Standard walk cycle extraction. All horizontal axes are time (unit = m/s), which were captured at a 30-fps rate. (A) A graph showing the speed values over time for all XYZ speed components and all feature points. Time points when the mouse was not moving on the beam were cropped in the video analysis portion (pink planes). (B) The optimization process for computing the SWC was initialized by a manually selected cycle, illustrated by the cyan plane. (C) The SWC was plotted with all its XYZ speed components and feature points in a 3D graph. The most prominent peaks were from the movements of the feet in the X direction. (D1) A graph only showing the X speed of the four feet of mouse M. We detected a consistent pattern of supportive legs, at points where multiple curves crossed at near-zero speed (encircled grey regions). (D2-4) The still frames when the mouse was supported by 2 or 3 legs.
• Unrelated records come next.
$ cat src/rtl/spi_flash_id_responder.sv
// SPI mode-0 responder answering RDID and RDSR like an M25P16, oversampled by clk.
//
// state  | meaning
// IDLE   | deselected, waiting for a fresh chip_select falling edge
// CMD    | shifting in the 8-bit opcode on SCLK rises
// RESP   | driving the response on SCLK falls, MSB first
// IGNORE | unsupported opcode or RDID exhausted; wait for deselect
module spi_flash_id_responder
  import spi_flash_pkg::*;
#(
  parameter logic [7:0] MANUFACTURER_ID = MANUFACTURER_ID_DEF,
  parameter logic [7:0] MEMORY_TYPE     = MEMORY_TYPE_DEF,
  parameter logic [7:0] MEMORY_CAPACITY = MEMORY_CAPACITY_DEF,
  parameter logic [7:0] OPC_RDID        = OPC_RDID_DEF,
  parameter logic [7:0] OPC_RDSR        = OPC_RDSR_DEF
) (
  input  logic       clk,
  input  logic       reset,
  input  logic       SPICLK,
  input  logic       SPIMOSI,
  input  logic       chip_select,
  input  logic [7:0] status_reg,
  output logic       SPIMISO,
  output logic       SPIMISO_oe,
  output logic [7:0] opcode,
  output logic       opcode_valid,
  output logic       busy
);

  logic w_sclk_level, w_sclk_rise, w_sclk_fall;
  logic w_mosi_level, w_mosi_rise, w_mosi_fall;
  logic w_cs_level, w_cs_rise, w_cs_fall;
  logic w_unused;

  spi_sync_edge #(.RESET_VAL(1'b0)) u_sync_sclk (
    .clk     (clk),
    .reset   (reset),
    .i_async (SPICLK),
    .o_level (w_sclk_level),
    .o_rise  (w_sclk_rise),
    .o_fall  (w_sclk_fall)
  );

  spi_sync_edge #(.RESET_VAL(1'b0)) u_sync_mosi (
    .clk     (clk),
    .reset   (reset),
    .i_async (SPIMOSI),
    .o_level (w_mosi_level),
    .o_rise  (w_mosi_rise),
    .o_fall  (w_mosi_fall)
  );

  spi_sync_edge #(.RESET_VAL(1'b1)) u_sync_cs (
    .clk     (clk),
    .reset   (reset),
    .i_async (chip_select),
    .o_level (w_cs_level),
    .o_rise  (w_cs_rise),
    .o_fall  (w_cs_fall)
  );

  assign w_unused = ^{w_sclk_level, w_mosi_rise, w_mosi_fall};

  spi_state_e  r_state;
  spi_state_e  w_next_state;
  logic [4:0]  r_bit_cnt;
  logic [7:0]  r_cmd_sr;
  logic [23:0] r_resp_sr;
  logic        r_is_rdsr;
  logic        r_miso;
  logic [7:0]  r_opcode;
  logic        r_opcode_valid;
  logic [1:0]  r_settle;
  logic        r_armed;

  logic [7:0]  w_opc_next;
  logic        w_opc_known;
  logic        w_start;
  logic        w_cmd_done;
  logic        w_rdid_end;

  assign w_opc_next  = {r_cmd_sr[6:0], w_mosi_level};
  assign w_opc_known = (w_opc_next == OPC_RDID) || (w_opc_next == OPC_RDSR);
  assign w_start     = (r_state == ST_IDLE) && w_cs_fall && r_armed;
  assign w_cmd_done  = (r_state == ST_CMD) && w_sclk_rise && (r_bit_cnt == CMD_LAST_BIT);
  assign w_rdid_end  = (r_state == ST_RESP) && !r_is_rdsr && w_sclk_fall &&
                       (r_bit_cnt == RDID_RESP_BITS);

  // A chip_select that was already low when reset released must not start a frame;
  // arm only once the synchronizer has settled and seen the bus deselected.
  always_ff @(posedge clk) begin
    if (reset) begin
      r_settle <= 2'd0;
      r_armed  <= 1'b0;
    end else begin
      if (r_settle != 2'd3) r_settle <= r_settle + 2'd1;
      if ((r_settle == 2'd3) && w_cs_level) r_armed <= 1'b1;
    end
  end

  always_ff @(posedge clk) begin
    if (reset) r_state <= ST_IDLE;
    else       r_state <= w_next_state;
  end

  always_comb begin
    w_next_state = r_state;
    if (w_cs_rise) begin
      w_next_state = ST_IDLE;
    end else begin
      case (r_state)
        ST_IDLE:   if (w_start)    w_next_state = ST_CMD;
        ST_CMD:    if (w_cmd_done) w_next_state = w_opc_known ? ST_RESP : ST_IGNORE;
        ST_RESP:   if (w_rdid_end) w_next_state = ST_IGNORE;
        ST_IGNORE: w_next_state = ST_IGNORE;
        default:   w_next_state = ST_IDLE;
      endcase
    end
  end

  always_comb begin
    SPIMISO_oe   = (r_state == ST_RESP);
    SPIMISO      = r_miso & (r_state == ST_RESP);
    busy         = (r_state != ST_IDLE);
    opcode       = r_opcode;
    opcode_valid = r_opcode_valid;
  end

  always_ff @(posedge clk) begin
    if (reset) begin
      r_bit_cnt      <= 5'd0;
      r_cmd_sr       <= 8'h00;
      r_resp_sr      <= 24'h000000;
      r_is_rdsr      <= 1'b0;
      r_miso         <= 1'b0;
      r_opcode       <= 8'h00;
      r_opcode_valid <= 1'b0;
    end else begin
      r_opcode_valid <= 1'b0;
      if (w_cs_rise) begin
        r_miso <= 1'b0;
      end else begin
        case (r_state)
          ST_IDLE: begin
            r_miso <= 1'b0;
            if (w_start) begin
              r_bit_cnt <= 5'd0;
              r_cmd_sr  <= 8'h00;
            end
          end
          ST_CMD: begin
            r_miso <= 1'b0;
            if (w_sclk_rise) begin
              r_cmd_sr <= w_opc_next;
              if (r_bit_cnt == CMD_LAST_BIT) begin
                r_opcode       <= w_opc_next;
                r_opcode_valid <= 1'b1;
                r_is_rdsr      <= (w_opc_next == OPC_RDSR);
                r_resp_sr      <= (w_opc_next == OPC_RDSR) ? {status_reg, 16'h0000} :
                                  {MANUFACTURER_ID, MEMORY_TYPE, MEMORY_CAPACITY};
                r_bit_cnt      <= 5'd0;
              end else begin
                r_bit_cnt <= r_bit_cnt + 5'd1;
              end
            end
          end
          ST_RESP: begin
            if (w_sclk_fall) begin
              if (r_is_rdsr) begin
                r_miso <= r_resp_sr[23];
                // Last bit of a status byte: refresh so the next byte shows live status.
                if (r_bit_cnt[2:0] == 3'd7) begin
                  r_resp_sr <= {status_reg, 16'h0000};
                  r_bit_cnt <= 5'd0;
                end else begin
                  r_resp_sr <= {r_resp_sr[22:0], 1'b0};
                  r_bit_cnt <= r_bit_cnt + 5'd1;
                end
              end else if (r_bit_cnt == RDID_RESP_BITS) begin
                r_miso <= 1'b0;
              end else begin
                r_miso    <= r_resp_sr[23];
                r_resp_sr <= {r_resp_sr[22:0], 1'b0};
                r_bit_cnt <= r_bit_cnt + 5'd1;
              end
            end
          end
          ST_IGNORE: begin
            r_miso <= 1'b0;
            if (w_sclk_rise && (r_bit_cnt != BIT_CNT_MAX)) r_bit_cnt <= r_bit_cnt + 5'd1;
          end
          default: r_miso <= 1'b0;
        endcase
      end
    end
  end

endmodule
$ cat config.mk
export PLATFORM = sky130hd
export DESIGN_NAME = spi_flash_id_responder
export DESIGN_NICKNAME = d
export VERILOG_FILES = /design/src/rtl/spi_flash_pkg.sv /design/src/rtl/spi_sync_edge.sv /design/src/rtl/spi_flash_id_responder.sv
export SDC_FILE = /design/constraint.sdc
export NUM_CORES = 1
export LEC_CHECK = 0
export BUFFER_PORTS_ARGS = -buffer_cell sky130_fd_sc_hd__buf_2
export CELL_PAD_IN_SITES_DETAIL_PLACEMENT = 0
export CELL_PAD_IN_SITES_GLOBAL_PLACEMENT = 1
export CORE_MARGIN = 2
export CORE_UTILIZATION = 44
export CTS_CLUSTER_DIAMETER = 80
export DETAILED_ROUTE_END_ITERATION = 7
export MAX_ROUTING_LAYER = met4
export PLACE_DENSITY_LB_ADDON = 0.1
export SLEW_MARGIN = 30
export SYNTH_ARGS = -nofsm -noshare
export SYNTH_HDL_FRONTEND = slang
export SYNTH_SLANG_ARGS = --single-unit
$ cat constraint.sdc
create_clock -name clk -period 2.2 [get_ports clk]
set_clock_uncertainty 0.05 [all_clocks]
set_input_delay 0.22 -clock clk [delete_from_list [all_inputs] [get_ports clk]]
set_output_delay 0.22 -clock clk [all_outputs]
set_load 0.02 [all_outputs]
It was easily observed from the still frames because the 30-fps video capture rate made moving legs blurry. (E1) A graph showing the X speed of the feet of mouse F. The same pattern of supportive legs was observed. However, mouse F tended to move two legs (FR and RL) at the same time. The pattern of supportive legs was also mirrored to that of mouse M. (E2-4) The still frames when mouse F was supported by 2 or 3 legs.

Figure 6

(A) A single frame from the synthetic walk reconstructed from the SWC for mouse M. The SWC is 2D because of the camera angles. Therefore, there is no side movement from the orthographic views (Supplementary Video S1). (B) A single frame from the synthetic walk reconstructed from the SWC for mouse F. The SWC is 3D, representing the averaged postures from all videos that recorded mouse F traversing the beam (Supplementary Video S2).

Figure 7

Comparison of SWC against the speed data. All horizontal axes are time counted as video frames. (A) video frame is one thirtieth of a second. (A–C) The results show three feature points on the mouse head from Supplementary Video S3. We computed the correlation values for each speed component (X and Y for the 90° configuration) and each feature point. The correlation values were normalized using a scale where 0 indicates no movement and 1 indicates a match to the SWC within one cycle. (D) We computed a variance measure (VoC) from all speed components and feature points. This measure is easier to read because it is non-negative and high values indicate large deviations from either the SWC or static state.

Figure 8

Detection of events and anomalies using VoC. (A) The VoC of the head. The first peak is from when mouse M stopped and raised its head. The flat lines surrounding the first peak are from walking postures very close to the SWC. The peaks of the later half are from head movements before entering the box. (B) A peak from the VoC of the feet is from a slip when mouse F just started moving. (C) Mouse F jumped (both rear legs moving at the same time) when approaching the box. (D) Mouse F looked down below the beam, resulting in a high peak of the head VoC. (E1,2) The supportive leg pattern differed from the SWC. We observed brief hesitation of the mouse’s movements. (E3) The compensational movements of the tail, delayed by about two cycles, were observed after the abnormal movements of the legs.